Plants densely cespitose, without rhizomes. Culms 8-25(40) cm, erect, smooth, glabrous or pubescent below the inflorescence. Sheaths closed for about 1/2 their length, smooth or scabrous, glabrous or puberulent, persistent; collars glabrous; ligules 0.1-0.5 mm; blades 0.4-0.8(1) mm in diameter, conduplicate, abaxial surfaces glabrous, pubescent, or pilose, all conditions often present on the same plant, scabrous at the apices, adaxial surfaces scabrous or pubescent on the ribs, veins 5-7, ribs 3-5, 1 distinct and 2-4 indistinct; abaxial sclerenchyma in 3 strands, 2 marginal and 1 opposite the midvein, rarely with 2 additional strands, the strands narrower than the veins and usually less than twice as wide as high; adaxial sclerenchyma strands absent; flag leaf blades 0.5-2 cm. Inflorescences 2-3.5 cm, racemes or panicles, contracted, with 1(2) branches per node; branches erect, lower branches usually with 1-2 spikelets. Spikelets 5-6.5(8) mm, with 3-5(6) florets. Glumes exceeded by the upper florets, ovate to lanceolate, glabrous, sometimes scabrous distally; lower glumes about 3 mm; upper glumes about 4 mm; lemmas 4-5 mm, ovate to ovate-lanceolate, glabrous, sometimes scabrous towards the apices, apices acute, awns 0.8-2(2.5) mm, terminal; paleas about as long as the lemmas, intercostal region smooth or scabrous distally; anthers 2-3.5 mm; ovary apices glabrous. 2n = 14.
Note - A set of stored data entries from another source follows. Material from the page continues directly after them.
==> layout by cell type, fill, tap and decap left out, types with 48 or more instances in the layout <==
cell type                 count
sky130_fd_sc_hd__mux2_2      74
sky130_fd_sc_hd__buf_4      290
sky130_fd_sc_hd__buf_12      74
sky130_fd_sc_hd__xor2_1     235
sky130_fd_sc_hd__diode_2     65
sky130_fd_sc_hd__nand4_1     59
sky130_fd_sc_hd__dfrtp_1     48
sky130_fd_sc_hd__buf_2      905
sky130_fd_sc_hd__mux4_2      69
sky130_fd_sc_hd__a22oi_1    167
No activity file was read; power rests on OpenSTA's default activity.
Festuca auriculata is an amphiberingian species that extends from the Ural Mountains of Russia through Alaska to the western continental Northwest Territories. It grows on dry, rocky cliffs and slopes, in low arctic and alpine regions. In the Flora region, this species seems to intergrade with, and is sometimes included in, F. lenensis (see next). The two species tend to differ in their leaf surfaces as well as in the width of their sclerenchyma strands. Festuca auriculata has also frequently been included in F. ovina (p. 422).